Bove describes Murdoch as preoccupied with love, art, and the possibility and difficulty of doing good and avoiding evil. A writer of consistently readable novels who fashions gripping narratives and vivid characters, Murdoch presents readers with moral problems upon which she allows her audience to pass judgment. Bove summarizes Murdoch's work not as an effort to advance a cause, expand a philosophy, or portray a society, but to present human relationships and solve fictional problems of plot and theme.
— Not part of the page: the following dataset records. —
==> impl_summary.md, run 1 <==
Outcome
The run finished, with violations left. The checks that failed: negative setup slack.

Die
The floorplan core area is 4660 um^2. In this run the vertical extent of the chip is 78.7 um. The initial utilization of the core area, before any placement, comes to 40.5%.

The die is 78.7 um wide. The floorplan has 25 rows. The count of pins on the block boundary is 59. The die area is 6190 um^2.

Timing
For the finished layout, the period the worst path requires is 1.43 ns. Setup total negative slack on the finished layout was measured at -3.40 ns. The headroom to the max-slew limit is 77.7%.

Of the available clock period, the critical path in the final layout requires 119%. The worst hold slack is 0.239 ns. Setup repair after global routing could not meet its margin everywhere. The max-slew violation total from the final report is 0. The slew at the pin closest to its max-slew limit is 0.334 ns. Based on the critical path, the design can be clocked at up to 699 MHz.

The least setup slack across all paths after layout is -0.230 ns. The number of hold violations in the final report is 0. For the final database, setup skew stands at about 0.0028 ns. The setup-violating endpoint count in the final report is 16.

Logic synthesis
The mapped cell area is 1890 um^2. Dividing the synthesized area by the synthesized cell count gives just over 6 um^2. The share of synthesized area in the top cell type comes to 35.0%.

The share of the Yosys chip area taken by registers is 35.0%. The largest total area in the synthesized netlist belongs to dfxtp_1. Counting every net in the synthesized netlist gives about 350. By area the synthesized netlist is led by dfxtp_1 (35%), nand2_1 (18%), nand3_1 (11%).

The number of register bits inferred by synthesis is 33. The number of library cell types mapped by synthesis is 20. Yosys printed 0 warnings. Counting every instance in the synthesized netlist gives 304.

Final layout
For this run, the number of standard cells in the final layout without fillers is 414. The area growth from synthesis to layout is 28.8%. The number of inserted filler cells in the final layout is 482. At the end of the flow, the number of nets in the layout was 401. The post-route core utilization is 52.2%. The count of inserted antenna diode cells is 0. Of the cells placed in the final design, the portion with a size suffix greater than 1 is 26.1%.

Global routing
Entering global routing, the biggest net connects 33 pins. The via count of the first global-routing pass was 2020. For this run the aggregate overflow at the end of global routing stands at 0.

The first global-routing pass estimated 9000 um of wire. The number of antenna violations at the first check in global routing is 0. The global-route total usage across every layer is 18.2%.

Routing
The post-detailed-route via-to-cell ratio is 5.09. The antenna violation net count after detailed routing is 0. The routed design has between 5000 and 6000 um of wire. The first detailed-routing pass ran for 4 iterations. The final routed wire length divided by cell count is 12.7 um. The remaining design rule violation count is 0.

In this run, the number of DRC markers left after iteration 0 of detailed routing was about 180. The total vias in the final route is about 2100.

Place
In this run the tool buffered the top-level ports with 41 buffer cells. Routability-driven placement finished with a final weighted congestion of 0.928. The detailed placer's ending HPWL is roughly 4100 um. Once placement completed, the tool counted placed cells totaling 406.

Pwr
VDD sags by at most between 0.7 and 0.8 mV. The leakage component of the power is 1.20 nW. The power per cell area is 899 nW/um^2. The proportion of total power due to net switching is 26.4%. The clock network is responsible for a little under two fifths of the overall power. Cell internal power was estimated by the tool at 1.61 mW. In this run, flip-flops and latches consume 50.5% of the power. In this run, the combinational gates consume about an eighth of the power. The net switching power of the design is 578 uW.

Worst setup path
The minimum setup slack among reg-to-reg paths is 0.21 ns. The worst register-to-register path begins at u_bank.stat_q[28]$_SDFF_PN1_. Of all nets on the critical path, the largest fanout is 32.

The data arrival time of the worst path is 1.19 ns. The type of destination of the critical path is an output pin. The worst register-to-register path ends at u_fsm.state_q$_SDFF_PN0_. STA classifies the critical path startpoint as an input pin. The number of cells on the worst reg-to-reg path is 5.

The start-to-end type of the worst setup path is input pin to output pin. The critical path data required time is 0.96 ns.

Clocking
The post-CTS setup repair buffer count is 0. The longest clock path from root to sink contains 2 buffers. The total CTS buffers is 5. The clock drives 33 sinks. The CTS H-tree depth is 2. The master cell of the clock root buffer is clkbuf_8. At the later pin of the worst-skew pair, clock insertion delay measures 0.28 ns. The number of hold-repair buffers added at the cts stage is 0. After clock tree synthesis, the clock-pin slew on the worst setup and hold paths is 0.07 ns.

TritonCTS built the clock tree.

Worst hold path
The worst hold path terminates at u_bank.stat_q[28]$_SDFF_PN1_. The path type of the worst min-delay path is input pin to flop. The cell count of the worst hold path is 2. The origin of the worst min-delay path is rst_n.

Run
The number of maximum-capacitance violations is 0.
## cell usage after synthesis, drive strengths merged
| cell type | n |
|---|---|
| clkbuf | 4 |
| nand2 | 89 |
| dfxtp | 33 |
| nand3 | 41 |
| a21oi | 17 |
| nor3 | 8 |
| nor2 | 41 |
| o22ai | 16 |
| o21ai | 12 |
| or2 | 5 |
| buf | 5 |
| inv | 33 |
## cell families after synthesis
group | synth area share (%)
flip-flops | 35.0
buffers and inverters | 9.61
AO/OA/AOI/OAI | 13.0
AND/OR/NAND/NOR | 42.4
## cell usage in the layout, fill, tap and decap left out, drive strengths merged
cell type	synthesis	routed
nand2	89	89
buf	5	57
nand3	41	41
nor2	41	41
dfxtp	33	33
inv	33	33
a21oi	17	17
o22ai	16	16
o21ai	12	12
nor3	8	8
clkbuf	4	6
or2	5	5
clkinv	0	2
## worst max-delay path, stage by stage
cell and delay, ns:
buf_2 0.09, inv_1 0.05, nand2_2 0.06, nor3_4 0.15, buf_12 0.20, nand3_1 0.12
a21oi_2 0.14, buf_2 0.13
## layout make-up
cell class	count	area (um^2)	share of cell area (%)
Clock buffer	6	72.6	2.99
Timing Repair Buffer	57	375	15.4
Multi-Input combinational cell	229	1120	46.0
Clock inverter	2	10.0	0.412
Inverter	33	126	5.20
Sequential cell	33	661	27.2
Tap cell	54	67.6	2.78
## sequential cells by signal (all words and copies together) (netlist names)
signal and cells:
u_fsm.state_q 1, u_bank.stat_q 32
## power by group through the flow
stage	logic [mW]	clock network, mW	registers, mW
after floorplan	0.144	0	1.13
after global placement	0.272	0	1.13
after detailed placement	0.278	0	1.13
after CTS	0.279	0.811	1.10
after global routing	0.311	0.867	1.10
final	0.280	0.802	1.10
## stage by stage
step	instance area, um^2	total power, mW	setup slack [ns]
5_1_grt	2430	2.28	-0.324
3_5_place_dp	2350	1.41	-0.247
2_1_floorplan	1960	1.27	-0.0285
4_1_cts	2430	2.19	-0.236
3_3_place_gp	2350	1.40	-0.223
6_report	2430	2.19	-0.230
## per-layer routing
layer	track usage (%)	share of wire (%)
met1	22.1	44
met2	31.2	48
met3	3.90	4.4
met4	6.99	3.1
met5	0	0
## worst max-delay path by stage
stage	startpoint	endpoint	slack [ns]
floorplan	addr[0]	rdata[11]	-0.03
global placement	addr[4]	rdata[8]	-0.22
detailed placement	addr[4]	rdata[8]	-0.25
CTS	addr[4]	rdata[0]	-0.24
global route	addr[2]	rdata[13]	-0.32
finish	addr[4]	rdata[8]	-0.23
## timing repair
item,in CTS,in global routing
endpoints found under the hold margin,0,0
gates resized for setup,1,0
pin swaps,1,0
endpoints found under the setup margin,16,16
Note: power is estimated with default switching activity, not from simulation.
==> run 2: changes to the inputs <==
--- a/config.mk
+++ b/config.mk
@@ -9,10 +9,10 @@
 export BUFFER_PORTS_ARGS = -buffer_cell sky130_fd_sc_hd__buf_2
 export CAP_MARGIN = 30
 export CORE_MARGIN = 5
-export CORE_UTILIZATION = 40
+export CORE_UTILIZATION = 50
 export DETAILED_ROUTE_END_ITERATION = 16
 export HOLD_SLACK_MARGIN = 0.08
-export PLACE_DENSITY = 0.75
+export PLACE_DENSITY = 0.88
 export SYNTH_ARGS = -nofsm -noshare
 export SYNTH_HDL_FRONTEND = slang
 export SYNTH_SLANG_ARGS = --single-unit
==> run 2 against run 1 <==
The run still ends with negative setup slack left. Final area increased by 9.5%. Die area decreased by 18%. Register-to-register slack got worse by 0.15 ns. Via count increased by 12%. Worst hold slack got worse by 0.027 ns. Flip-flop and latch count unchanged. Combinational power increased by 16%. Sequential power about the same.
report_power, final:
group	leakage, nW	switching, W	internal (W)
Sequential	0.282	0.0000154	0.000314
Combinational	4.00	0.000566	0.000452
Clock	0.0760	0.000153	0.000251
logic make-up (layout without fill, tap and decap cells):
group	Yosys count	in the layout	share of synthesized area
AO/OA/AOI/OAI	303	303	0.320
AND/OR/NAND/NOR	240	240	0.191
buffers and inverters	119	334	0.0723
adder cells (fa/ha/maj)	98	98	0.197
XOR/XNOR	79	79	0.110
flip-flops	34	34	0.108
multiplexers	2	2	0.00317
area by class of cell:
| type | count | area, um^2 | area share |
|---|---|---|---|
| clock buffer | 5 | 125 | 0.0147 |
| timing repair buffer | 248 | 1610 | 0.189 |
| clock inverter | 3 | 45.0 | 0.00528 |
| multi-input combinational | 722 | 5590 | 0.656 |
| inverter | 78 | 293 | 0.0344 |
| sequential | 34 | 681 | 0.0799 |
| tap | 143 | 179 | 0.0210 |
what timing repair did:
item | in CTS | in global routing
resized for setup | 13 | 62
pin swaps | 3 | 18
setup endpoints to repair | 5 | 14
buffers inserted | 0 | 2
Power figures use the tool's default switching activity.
### src/rtl/pc_seq_pkg.sv
package pc_seq_pkg;

  // Strobes from the select decoder to the address datapath.
  typedef struct packed {
    logic selJump;
    logic selBranch;
  } pcStrobesT;

endpackage

### src/rtl/pc_seq_ctrl.sv
module pc_seq_ctrl
  import pc_seq_pkg::*;
(
  input  logic      branchEn,
  input  logic      jumpEn,
  input  logic      aluZero,
  output pcStrobesT strobes
);

  // Jump outranks branch; a branch is only taken on a zero result.
  always_comb begin
    strobes.selJump   = jumpEn;
    strobes.selBranch = branchEn & aluZero & ~jumpEn;
  end

endmodule

### src/rtl/pc_seq_dp.sv
module pc_seq_dp
  import pc_seq_pkg::*;
#(
  parameter int ADDR_W   = 32,
  parameter int IMM_W    = 16,
  parameter int JFIELD_W = 26
) (
  input  logic                clk,
  input  logic                rst,
  input  pcStrobesT           strobes,
  input  logic [IMM_W-1:0]    immField,
  input  logic [JFIELD_W-1:0] jumpField,
  output logic [ADDR_W-1:0]   pcOut,
  output logic [ADDR_W-1:0]   pcPlus4
);

  localparam int SHIFT   = 2;
  localparam int UPPER_W = ADDR_W - JFIELD_W - SHIFT;
  localparam int EXT_W   = ADDR_W - IMM_W - SHIFT;

  logic [ADDR_W-1:0] pcReg;
  logic [ADDR_W-1:0] seqAddr;
  logic [ADDR_W-1:0] branchOff;
  logic [ADDR_W-1:0] branchAddr;
  logic [ADDR_W-1:0] jumpAddr;
  logic [ADDR_W-1:0] nextPc;

  always_comb begin
    seqAddr    = pcReg + ADDR_W'(4);
    branchOff  = {{EXT_W{immField[IMM_W-1]}}, immField, {SHIFT{1'b0}}};
    branchAddr = seqAddr + branchOff;
    jumpAddr   = {seqAddr[ADDR_W-1 -: UPPER_W], jumpField, {SHIFT{1'b0}}};
    if (strobes.selJump)        nextPc = jumpAddr;
    else if (strobes.selBranch) nextPc = branchAddr;
    else                        nextPc = seqAddr;
  end

  always_ff @(posedge clk) begin
    if (rst) pcReg <= '0;
    else     pcReg <= nextPc;
  end

  assign pcOut   = pcReg;
  assign pcPlus4 = seqAddr;

endmodule
===== src/rtl/rn_pkg.sv =====
package rn_pkg;
  localparam int unsigned DEF_ARCH = 32;
  localparam int unsigned DEF_PHYS = 64;

  // Occupancy of a circular queue whose pointers carry one wrap bit.
  function automatic int unsigned ring_used(input int unsigned wr, input int unsigned rd,
                                            input int unsigned span);
    return (wr + 2 * span - rd) % (2 * span);
  endfunction

  // Physical register preloaded into freelist slot j at reset.
  function automatic int unsigned seed_preg(input int unsigned j, input int unsigned base);
    return base + j;
  endfunction
endpackage


===== src/rtl/rn_freelist.sv =====
module rn_freelist #(
  parameter int unsigned DEPTH = 32,   // power of two
  parameter int unsigned PW    = 6,
  parameter int unsigned BASE  = 32,
  localparam int unsigned IW   = $clog2(DEPTH),
  localparam int unsigned PTRW = IW + 1
) (
  input  logic            clk,
  input  logic            rst_n,
  input  logic            pop_i,
  input  logic            push_i,
  input  logic [PW-1:0]   push_preg_i,
  input  logic            save_i,
  input  logic            restore_i,
  output logic [PW-1:0]   head_preg_o,
  output logic            empty_o,
  output logic [PTRW-1:0] count_o
);
  logic [PW-1:0]   slot_q [DEPTH];
  logic [PTRW-1:0] rd_q, wr_q, saved_rd_q;
  logic [PTRW-1:0] rd_nxt;

  assign count_o     = PTRW'(rn_pkg::ring_used(32'(wr_q), 32'(rd_q), DEPTH));
  assign empty_o     = (count_o == '0);
  assign head_preg_o = slot_q[rd_q[IW-1:0]];

  always_comb begin
    rd_nxt = rd_q;
    if (restore_i)   rd_nxt = saved_rd_q;
    else if (pop_i)  rd_nxt = rd_q + PTRW'(1);
  end

  always_ff @(posedge clk or negedge rst_n) begin
    if (!rst_n) begin
      rd_q       <= '0;
      wr_q       <= PTRW'(DEPTH);
      saved_rd_q <= '0;
    end else begin
      rd_q <= rd_nxt;
      if (push_i) wr_q <= wr_q + PTRW'(1);
      if (save_i) saved_rd_q <= rd_nxt;
    end
  end

  for (genvar j = 0; j < DEPTH; j++) begin : g_slot
    always_ff @(posedge clk or negedge rst_n) begin
      if (!rst_n)
        slot_q[j] <= PW'(rn_pkg::seed_preg(j, BASE));
      else if (push_i && wr_q[IW-1:0] == IW'(j))
        slot_q[j] <= push_preg_i;
    end
  end
endmodule


===== src/rtl/rn_map_table.sv =====
module rn_map_table #(
  parameter int unsigned NA = 32,
  parameter int unsigned PW = 6,
  localparam int unsigned AW = $clog2(NA)
) (
  input  logic             clk,
  input  logic             rst_n,
  input  logic [AW-1:0]    rd_a_i,
  input  logic [AW-1:0]    rd_b_i,
  input  logic [AW-1:0]    rd_d_i,
  output logic [PW-1:0]    rd_a_o,
  output logic [PW-1:0]    rd_b_o,
  output logic [PW-1:0]    rd_d_o,
  input  logic             wr_en_i,
  input  logic [AW-1:0]    wr_arch_i,
  input  logic [PW-1:0]    wr_preg_i,
  input  logic             save_i,
  input  logic             restore_i,
  output logic [NA*PW-1:0] map_flat_o,
  output logic [NA*PW-1:0] snap_flat_o
);
  logic [PW-1:0] map_q  [NA];
  logic [PW-1:0] snap_q [NA];

  assign rd_a_o = map_q[rd_a_i];
  assign rd_b_o = map_q[rd_b_i];
  assign rd_d_o = map_q[rd_d_i];

  for (genvar i = 0; i < NA; i++) begin : g_ent
    logic          hit;
    logic [PW-1:0] upd;
    assign hit = wr_en_i && (wr_arch_i == AW'(i));
    assign upd = hit ? wr_preg_i : map_q[i];
    assign map_flat_o[i*PW +: PW]  = map_q[i];
    assign snap_flat_o[i*PW +: PW] = snap_q[i];

    always_ff @(posedge clk or negedge rst_n) begin
      if (!rst_n) begin
        map_q[i]  <= PW'(i);
        snap_q[i] <= PW'(i);
      end else begin
        map_q[i] <= restore_i ? snap_q[i] : upd;
        if (save_i) snap_q[i] <= upd;
      end
    end
  end
endmodule


===== src/rtl/rename_map_unit.sv =====
module rename_map_unit #(
  parameter int unsigned NUM_ARCH = rn_pkg::DEF_ARCH,
  parameter int unsigned NUM_PHYS = rn_pkg::DEF_PHYS,
  localparam int unsigned AW = $clog2(NUM_ARCH),
  localparam int unsigned PW = $clog2(NUM_PHYS),
  localparam int unsigned FL_DEPTH = NUM_PHYS - NUM_ARCH,
  localparam int unsigned FCW = $clog2(FL_DEPTH) + 1
) (
  input  logic          clk,
  input  logic          rst_n,
  input  logic          ren_valid_i,
  input  logic          ren_wr_i,
  input  logic [AW-1:0] ren_dst_i,
  input  logic [AW-1:0] ren_src_a_i,
  input  logic [AW-1:0] ren_src_b_i,
  output logic          ren_ready_o,
  output logic [PW-1:0] ren_src_a_p_o,
  output logic [PW-1:0] ren_src_b_p_o,
  output logic [PW-1:0] ren_dst_p_o,
  output logic [PW-1:0] ren_prev_p_o,
  input  logic          br_mark_i,
  output logic          br_ready_o,
  input  logic          br_done_i,
  input  logic          br_wrong_i,
  input  logic          cmt_free_i,
  input  logic [PW-1:0] cmt_preg_i
);
  // Named internal events (observed by the bound checker).
  logic                   ckpt_busy_q;
  logic                   recover;
  logic                   resolve;
  logic                   ren_fire;
  logic                   alloc;
  logic                   mark_fire;
  logic                   fl_empty;
  logic [FCW-1:0]         fl_count;
  logic [NUM_ARCH*PW-1:0] map_flat;
  logic [NUM_ARCH*PW-1:0] snap_flat;

  assign resolve     = br_done_i && ckpt_busy_q;
  assign recover     = resolve && br_wrong_i;
  assign ren_ready_o = !recover && (!ren_wr_i || !fl_empty);
  assign ren_fire    = ren_valid_i && ren_ready_o;
  assign alloc       = ren_fire && ren_wr_i;
  assign br_ready_o  = !ckpt_busy_q;
  assign mark_fire   = br_mark_i && br_ready_o;

  always_ff @(posedge clk or negedge rst_n) begin
    if (!rst_n)         ckpt_busy_q <= 1'b0;
    else if (mark_fire) ckpt_busy_q <= 1'b1;
    else if (resolve)   ckpt_busy_q <= 1'b0;
  end

  rn_freelist #(.DEPTH(FL_DEPTH), .PW(PW), .BASE(NUM_ARCH)) i_fl (
    .clk         (clk),
    .rst_n       (rst_n),
    .pop_i       (alloc),
    .push_i      (cmt_free_i),
    .push_preg_i (cmt_preg_i),
    .save_i      (mark_fire),
    .restore_i   (recover),
    .head_preg_o (ren_dst_p_o),
    .empty_o     (fl_empty),
    .count_o     (fl_count)
  );

  rn_map_table #(.NA(NUM_ARCH), .PW(PW)) i_map (
    .clk         (clk),
    .rst_n       (rst_n),
    .rd_a_i      (ren_src_a_i),
    .rd_b_i      (ren_src_b_i),
    .rd_d_i      (ren_dst_i),
    .rd_a_o      (ren_src_a_p_o),
    .rd_b_o      (ren_src_b_p_o),
    .rd_d_o      (ren_prev_p_o),
    .wr_en_i     (alloc),
    .wr_arch_i   (ren_dst_i),
    .wr_preg_i   (ren_dst_p_o),
    .save_i      (mark_fire),
    .restore_i   (recover),
    .map_flat_o  (map_flat),
    .snap_flat_o (snap_flat)
  );
endmodule


===== config.mk =====
export PLATFORM = sky130hd
export DESIGN_NAME = rename_map_unit
export DESIGN_NICKNAME = d
export VERILOG_FILES = /design/src/rtl/rn_pkg.sv /design/src/rtl/rn_freelist.sv /design/src/rtl/rn_map_table.sv /design/src/rtl/rename_map_unit.sv
export SDC_FILE = /design/constraint.sdc
export NUM_CORES = 1
export LEC_CHECK = 0
export BUFFER_PORTS_ARGS = -buffer_cell sky130_fd_sc_hd__buf_2
export CELL_PAD_IN_SITES_DETAIL_PLACEMENT = 0
export CELL_PAD_IN_SITES_GLOBAL_PLACEMENT = 1
export CORE_MARGIN = 2
export CORE_UTILIZATION = 54
export CTS_BUF_LIST = sky130_fd_sc_hd__clkbuf_2
export DETAILED_ROUTE_END_ITERATION = 16
export PLACE_DENSITY_LB_ADDON = 0.2
export SLEW_MARGIN = 25
export SYNTH_ARGS = -nofsm -noshare
export SYNTH_HDL_FRONTEND = slang
export SYNTH_SLANG_ARGS = --single-unit

===== constraint.sdc =====
create_clock -name clk -period 4.29 [get_ports clk]
set_input_delay 0.6435 -clock clk [delete_from_list [all_inputs] [get_ports clk]]
set_output_delay 0.6435 -clock clk [all_outputs]
set_load 0.005 [all_outputs]

==> flow_metrics.py <==
metrics = {
    "status": {
        "outcome": "finished, violations left",
        "violations": "setup timing",
    },
    "power_and_ir_drop": {
        "p_sw_uw": 11660,
        "peakVddDrop_mv": 0.6341,
        "total_power_uw": 27640,
        "p_comb_frac": 0.420,
        "swShare": 0.4218,
        "power.internal_uw": 15980,
        "seqPwrFrac": 0.422,
        "leakagePower_uw": 0.01473,
        "p_clk_frac": 0.158,
        "power_density_nw_per_um2": 788.8,
    },
    "detailed_routing": {
        "dr_total_vias": 24480,
        "drt-total-wl_um": 105200,
        "avgRoutedWirePerCell_um": 29.02,
        "drc": 0,
        "ant_nets": 0,
        "drt_iter0_markers": 2347,
        "vias_per_cell": 6.758,
        "drt_pre_antenna_iters": 6,
    },
    "synthesis": {
        "yosys.area.top_type": "dfrtp_1",
        "synth_top_area_frac": 0.2558,
        "syn_nets": 2655,
        "ys_async_sr_fraction": 1.000,
        "synthesis.area_um2": 31500,
        "ys_seq_elements": 595,
        "synth_area_leaders": "dfrtp_1 26%, dfstp_2 23%, mux4_2 13%",
        "synth_common_cells": "322 x dfrtp_1, 283 x nand2_1, 273 x dfstp_2",
        "syn_area_per_cell_um2": 12.05,
        "synthDistinctLibCells": 50,
        "yosysWarningCount": 0,
        "synth_seq_area_share": 0.4836,
        "syn_inst": 2613,
        "yosys.cell_count.top_type": "dfrtp_1",
        "yosys_most_used_dff": "dfrtp_1",
        "synth-edff-count": 0,
    },
    "sta": {
        "layout_setup_ws_ns": -0.03111,
        "rsz0062_at_grt": "true",
        "worst_clock_skew_ns": 0.09804,
        "fin_crit_sh": 1.007,
        "maxSlewHeadroom": 0.3058,
        "hold_violations": 0,
        "period_needed_ns": 4.321,
        "fmax_mhz": 231.4,
        "worst_pin_slew_ns": 1.041,
        "slew_viol_final": 0,
        "setup_violations": 4,
    },
    "clock_tree": {
        "root_buffer": "clkbuf_2",
        "h-tree-depth": 4,
        "cts.clk_slew.worst_paths_ns": 0.11,
        "cts.path.max_buffers": 3,
        "clkSinkCount": 595,
        "numCtsBuffers": 161,
        "clkLatencyLatePin_ns": 1.49,
        "cts_tree": "done",
    },
    "floorplanning": {
        "die_x_um": 245.5,
        "core_area_um2": 57700,
        "io_pins": 55,
        "dieArea_um2": 60270,
        "rows": 88,
        "die_y_um": 245.5,
        "start_util": 0.5459,
    },
    "cells_and_area": {
        "finalNonFillerCells": 3623,
        "final_area_um2": 35030,
        "layout.nets": 2750,
        "area_growth_pct": 11.24,
        "drive_gt1_frac": 0.4086,
        "post-route-util": 0.6072,
    },
    "flow_run": {
        "maxCapViolCount": 0,
    },
    "global_route": {
        "grt_pass1_wl_um": 159400,
        "grt_start_max_net_pins": 92,
        "antenna_found_initial": 6,
        "grtUsageTotal": 0.3571,
        "grt_overflow": 0,
        "first_global_vias": 25290,
    },
    "place": {
        "hpwl_um": 66570,
        "io_buffers": 54,
        "dp_slack_ns": 0.6393,
        "routabilityCongestion": 0.9177,
        "place_area_um2": 32650,
        "dpl.cell_count": 3275,
    },
    "worst_setup_path": {
        "cp_max_fo": 13,
        "crit_chain": "buf_12, buf_16, mux2i_2, a22oi_2, a21oi_1, or4_4, inv_2, buf_2",
        "arrival_ns": 3.68,
        "path_class": "register to output port",
        "worstRegToRegCells": 12,
        "cp_slowest_cell": "or4_4",
        "worstPathRequired_ns": 3.65,
        "crit_cells": 8,
        "critPathMaxStageDelay_ns": 0.59,
        "cp-end-kind": "output port",
        "cp_top_family": "simple AND/OR/NAND/NOR gates",
        "path_buf_inv": 4,
        "start_kind": "register",
    },
    "hold_path": {
        "hold_class": "input pin to register",
        "hold_depth": 4,
    },
}
-- worst register-to-register path, stage by stage (launching register included) --
cell	delay, ns
dfrtp_4	0.55
buf_12	0.17
ha_4	0.16
fa_2	0.36
nor2b_2	0.15
o21ai_0	0.08
nor4b_2	0.18
o211a_4	0.25
buf_4	0.20
buf_4	0.20
or3_1	0.59
nand2_1	0.29
o221ai_1	0.19
-- registers in the layout, summed over array words and instances (netlist names) --
name,count
i_fl.saved_rd_q,6
i_map.snap_flat_o,192
i_fl.slot_q,192
i_map.map_flat_o,192
ckpt_busy_q,1
i_fl.rd_q,6
i_fl.wr_q,6
-- power groups by stage --
stage                     clock [uW]  sequential, uW  combinational (uW)
after detailed placement           0           11600               10500
final                           4380           11700               11600
after floorplan                    0           10200                6870
after global placement             0           11400               10200
after global routing            4780           11900               12100
after CTS                       4450           11600               11400
-- logic make-up (layout without fill, tap and decap cells) --
logic type | after synthesis | in the layout | synth area share
XOR/XNOR | 12 | 12 | 0.003575
multiplexers | 487 | 487 | 0.2346
AO/OA/AOI/OAI | 473 | 473 | 0.1290
flip-flops | 595 | 595 | 0.4836
buffers and inverters | 330 | 563 | 0.04147
adder cells (fa/ha/maj) | 13 | 13 | 0.005403
other | 0 | 12 | 0
AND/OR/NAND/NOR | 703 | 703 | 0.1023
-- path summary, 6_finish.rpt --
kind	slack, ns	start	to
worst max-delay path	-0.03	i_fl.rd_q[0]$_DFF_PN0_	ren_dst_p_o[3]
worst min register to register	0.47	i_map.snap_flat_o[169]$_DFFE_PN0P_	i_map.map_flat_o[169]$_DFF_PN0_
min in group asynchronous	0.43	rst_n	i_map.snap_flat_o[50]$_DFFE_PN0P_
worst min-delay path	0.18	cmt_free_i	i_fl.wr_q[1]$_DFFE_PN0P_
worst max register to register	0.72	i_fl.rd_q[0]$_DFF_PN0_	i_map.snap_flat_o[50]$_DFFE_PN0P_
max in group asynchronous	2.90	rst_n	i_fl.slot_q[146]$_DFFE_PN1P_
-- stage by stage --
step	hold WS (ns)	setup TNS, ns
CTS	0.07520	-0.2097
global placement	0.4634	0
finish	0.1785	-0.05273
global route	0.2178	-0.08758
floorplan	0.3479	0
detailed placement	0.4658	0
-- final cells by class --
class / count / area, um2
Multi-Input combinational cell: 1688 / 15200
Sequential cell: 595 / 15240
Clock inverter: 49 / 324.1
Inverter: 82 / 317.8
Clock buffer: 252 / 1261
Tap cell: 765 / 957.2
Fill cell: 4702 / 22660
Antenna cell: 12 / 30.03
Timing Repair Buffer: 180 / 1712
-- layer usage --
metal  up-vias  GRT usage  wire (um)
met5         -          0          7
li1      10250          -          -
met2      1304     0.5543      49440
met4         2     0.2604       8074
met1     12550     0.4438      39130
met3       380    0.07607       8502
-- repair_timing --
action                                  in CTS  in global routing
hold endpoints to repair                   528                  0
gates resized for setup                     59                  6
hold buffers                                18                  0
cloned                                       8                  0
pin swaps                                   31                  7
setup buffers                                9                  0
endpoints found under the setup margin       7                  7
-- cells in the final DEF, fill, tap and decap left out, types with 18 or more instances in the layout --
| cell | instances |
|---|---|
| nand3_1 | 96 |
| a22oi_2 | 18 |
| dfrtp_1 | 320 |
| mux4_2 | 180 |
| inv_1 | 77 |
| nor2b_1 | 45 |
| or3_1 | 24 |
| buf_4 | 85 |
| nand2_1 | 278 |
| mux2_2 | 210 |
| buf_2 | 48 |
| a22oi_1 | 30 |
| a221o_1 | 168 |
| mux2i_1 | 93 |
| dfstp_2 | 273 |
| o211ai_1 | 85 |
| o221ai_1 | 132 |
| clkinv_1 | 29 |
| a21oi_1 | 18 |
| and2_1 | 44 |
| clkbuf_2 | 252 |
| nor2_1 | 152 |
No activity file was read; power rests on OpenSTA's default activity.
Cheryl K. Bove taught humanities in the Honors College at Ball State University. A specialist on the work of Iris Murdoch, she is author of A Character Index and Guide to the Fiction of Iris Murdoch and coauthor of Iris Murdoch: A Descriptive Primary and Annotated Secondary Bibliography and Sacred Space, Beloved City: Iris Murdoch's London. Bove also serves on the acquisitions board of the Iris Murdoch Centre at Kingston University.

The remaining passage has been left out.